Nach dem Ende der Welt. ARD. Wenn es stimmt, dass bewusste Gegenwart nur vollendete Vergangenheit sein kann, dann können Professor Albert Cohen und seine Jugendliebe Araksi mit verhaltenem Optimismus in die Zukunft blicken. Der Jude Cohen kommt aus Israel in die Stadt seiner Jugend, ins bulgarische Plowdiw, zurück. Seine Erinnerungen sind gemischt: einerseits die "Plowdiwer Lebensart", die Volks- und Religionsgruppen in großer Toleranz zusammenleben ließ, ehe stalinistische Verblendung das Großbürgertum stigmatisierte und die Minderheiten vertrieb. Also ging Cohens Familie ins gelobte Land, wobei Albert seine Araksi längst in Paris wähnte. Aber die "Kapitalisten-Familie" Wartanjan war aufs Land verbannt worden. Jetzt stehen sich Albert und Araksi wieder gegenüber. Die wirren Fäden der Vergangenheit werden mit Hilfe des Fotografen Kostas zu einer Chronologie verknüpft, dabei tritt der Untergang der Jugendwelt umso schärfer hervor. Der Film von Angel Wagenstein (Buch) und Iwan Nitschew (Regie) ist ein Heimatfilm. Heimat ist dort, wo die Seele schwingt; mögen die aktuellen Umstände - unglückliche Ehe, Mafia, Kriminalität - auch gegen ein Bleiben sprechen, jene Heimat ist stärker.
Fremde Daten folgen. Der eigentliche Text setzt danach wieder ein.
## src/rtl/pic_isa_pkg.sv

```systemverilog
// ISA constants, ALU class codes and FSM state type shared by the
// PIC-style instruction decoder and its field-decode sub-module.
package pic_isa_pkg;

  // ALU class codes (alu_codigo)
  localparam logic [1:0] CODE_REG    = 2'b00;
  localparam logic [1:0] CODE_BIT    = 2'b01;
  localparam logic [1:0] CODE_BRANCH = 2'b10;
  localparam logic [1:0] CODE_LIT    = 2'b11;

  // Byte-op opcodes (instr[11:8] with class 00)
  localparam logic [3:0] OP_NOP    = 4'h0;
  localparam logic [3:0] OP_DECFSZ = 4'hB;
  localparam logic [3:0] OP_INCFSZ = 4'hF;

  // Bit-op ALU controls ({2'b01, instr[11:10]})
  localparam logic [3:0] OP_BCF   = 4'h4;
  localparam logic [3:0] OP_BSF   = 4'h5;
  localparam logic [3:0] OP_BTFSC = 4'h6;
  localparam logic [3:0] OP_BTFSS = 4'h7;

  typedef enum logic [1:0] {
    ST_IDLE,
    ST_EXEC,
    ST_WB,
    ST_SKIP
  } state_e;

  typedef enum logic [1:0] {
    WR_NONE,
    WR_W,
    WR_F
  } wr_dest_e;

  typedef enum logic [1:0] {
    SK_NONE,
    SK_ZERO,
    SK_BIT_CLR,
    SK_BIT_SET
  } skip_e;

endpackage

```

## src/rtl/pic_decode_fields.sv

```systemverilog
// Combinational decode of the instruction opcode bits (instr[13:7]) into
// ALU control/class/bit fields, write destination and skip classification.
// Branch decode outputs exist only when PIC_BRANCH_EN is defined.
module pic_decode_fields
  import pic_isa_pkg::*;
(
  input  logic [6:0] ir_op,       // instr[13:7]
  output logic [3:0] control,
  output logic [1:0] codigo,
  output logic [2:0] bit_idx,
  output wr_dest_e   wr_dest,
  output logic       ret,
  output skip_e      skip_type
`ifdef PIC_BRANCH_EN
  ,
  output logic       is_branch,
  output logic       is_call
`endif
);

  // Map instruction class and opcode bits to ALU fields and side effects
  always_comb begin
    control   = '0;
    codigo    = CODE_BRANCH;
    bit_idx   = '0;
    wr_dest   = WR_NONE;
    ret       = 1'b0;
    skip_type = SK_NONE;
`ifdef PIC_BRANCH_EN
    is_branch = 1'b0;
    is_call   = 1'b0;
`endif
    case (ir_op[6:5])
      CODE_REG: begin
        codigo  = CODE_REG;
        control = ir_op[4:1];
        // d=1 targets the file; d=0 targets W except the all-zero NOP
        if (ir_op[0])
          wr_dest = WR_F;
        else if (ir_op[4:1] != OP_NOP)
          wr_dest = WR_W;
        if (ir_op[4:1] == OP_DECFSZ || ir_op[4:1] == OP_INCFSZ)
          skip_type = SK_ZERO;
      end
      CODE_BIT: begin
        codigo  = CODE_BIT;
        control = {2'b01, ir_op[4:3]};
        bit_idx = ir_op[2:0];
        case ({2'b01, ir_op[4:3]})
          OP_BCF, OP_BSF: wr_dest   = WR_F;
          OP_BTFSC:       skip_type = SK_BIT_CLR;
          OP_BTFSS:       skip_type = SK_BIT_SET;
          default:        wr_dest   = WR_NONE;
        endcase
      end
      CODE_LIT: begin
        codigo  = CODE_LIT;
        control = ir_op[4:1];
        wr_dest = WR_W;
        ret     = (ir_op[4:3] == 2'b01);
      end
      default: begin
`ifdef PIC_BRANCH_EN
        is_branch = 1'b1;
        is_call   = ~ir_op[4];
`endif
      end
    endcase
  end

endmodule

```

## src/rtl/pic_instr_decoder.sv

```systemverilog
// PIC-style instruction decoder front end: accepts 14-bit words, sequences
// them through EXEC and WB, issues W/file write strobes and discards the
// word after a taken conditional skip.
// Optional macro PIC_BRANCH_EN adds jump/jump_target/call_push outputs.
module pic_instr_decoder
  import pic_isa_pkg::*;
#(
  parameter int unsigned ADDR_W = 7
`ifdef PIC_BRANCH_EN
  ,
  parameter int unsigned TGT_W  = 11
`endif
) (
  input  logic              clk,
  input  logic              rst_n,
  input  logic [13:0]       instr,
  input  logic              instr_valid,
  output logic              instr_ready,
  input  logic [7:0]        f_data,
  input  logic              alu_zero,
  output logic [3:0]        alu_control,
  output logic [1:0]        alu_codigo,
  output logic [2:0]        alu_bit,
  output logic [ADDR_W-1:0] file_addr,
  output logic [7:0]        literal,
  output logic              wr_w,
  output logic              wr_f,
  output logic              ret,
  output logic              skip_taken
`ifdef PIC_BRANCH_EN
  ,
  output logic              jump,
  output logic [TGT_W-1:0]  jump_target,
  output logic              call_push
`endif
);

  state_e      state_q, state_d;
  logic [13:0] ir_q, ir_d;

  logic [3:0]  dec_control;
  logic [1:0]  dec_codigo;
  logic [2:0]  dec_bit;
  wr_dest_e    dec_wr_dest;
  logic        dec_ret;
  skip_e       dec_skip;
  logic        skip_cond;
`ifdef PIC_BRANCH_EN
  logic        dec_branch;
  logic        dec_call;
`endif

  pic_decode_fields u_dec (
    .ir_op     (ir_q[13:7]),
    .control   (dec_control),
    .codigo    (dec_codigo),
    .bit_idx   (dec_bit),
    .wr_dest   (dec_wr_dest),
    .ret       (dec_ret),
    .skip_type (dec_skip)
`ifdef PIC_BRANCH_EN
    ,
    .is_branch (dec_branch),
    .is_call   (dec_call)
`endif
  );

  // ALU operand fields come straight from IR; class is forced to hold outside EXEC/WB
  assign alu_control = dec_control;
  assign alu_bit     = dec_bit;
  assign file_addr   = ir_q[ADDR_W-1:0];
  assign literal     = ir_q[7:0];
  assign alu_codigo  = (state_q == ST_EXEC || state_q == ST_WB) ? dec_codigo : CODE_BRANCH;

  // Skip condition: counters use the ALU zero flag, bit tests read f_data directly
  always_comb begin
    skip_cond = 1'b0;
    case (dec_skip)
      SK_ZERO:    skip_cond = alu_zero;
      SK_BIT_CLR: skip_cond = ~f_data[dec_bit];
      SK_BIT_SET: skip_cond = f_data[dec_bit];
      default:    skip_cond = 1'b0;
    endcase
  end

  // Next-state, IR capture and single-cycle strobes
  always_comb begin
    state_d     = state_q;
    ir_d        = ir_q;
    instr_ready = 1'b0;
    wr_w        = 1'b0;
    wr_f        = 1'b0;
    ret         = 1'b0;
    skip_taken  = 1'b0;
`ifdef PIC_BRANCH_EN
    jump        = 1'b0;
    jump_target = '0;
    call_push   = 1'b0;
`endif
    case (state_q)
      ST_IDLE: begin
        instr_ready = 1'b1;
        if (instr_valid) begin
          ir_d    = instr;
          state_d = ST_EXEC;
        end
      end
      ST_EXEC: state_d = ST_WB;
      ST_WB: begin
        wr_w = (dec_wr_dest == WR_W);
        wr_f = (dec_wr_dest == WR_F);
        ret  = dec_ret;
`ifdef PIC_BRANCH_EN
        jump        = dec_branch;
        jump_target = dec_branch ? ir_q[TGT_W-1:0] : '0;
        call_push   = dec_branch & dec_call;
`endif
        state_d = skip_cond ? ST_SKIP : ST_IDLE;
      end
      ST_SKIP: begin
        instr_ready = 1'b1;
        if (instr_valid) begin
          skip_taken = 1'b1;
          state_d    = ST_IDLE;
        end
      end
      default: state_d = ST_IDLE;
    endcase
  end

  // State and instruction register
  always_ff @(posedge clk or negedge rst_n) begin
    if (!rst_n) begin
      state_q <= ST_IDLE;
      ir_q    <= '0;
    end else begin
      state_q <= state_d;
      ir_q    <= ir_d;
    end
  end

endmodule
```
Albert und Araksi werden höchstwahrscheinlich in Plowdiw zusammenbleiben. "Nach dem Ende der Welt" umgeht die drohende Kitschgefahr, weil allein die Vergangenheit gülden leuchtet und in der Gegenwart ihren Schatten findet. Nur verstohlen kommt die tröstliche Botschaft um die Ecke: Amor vincit omnia.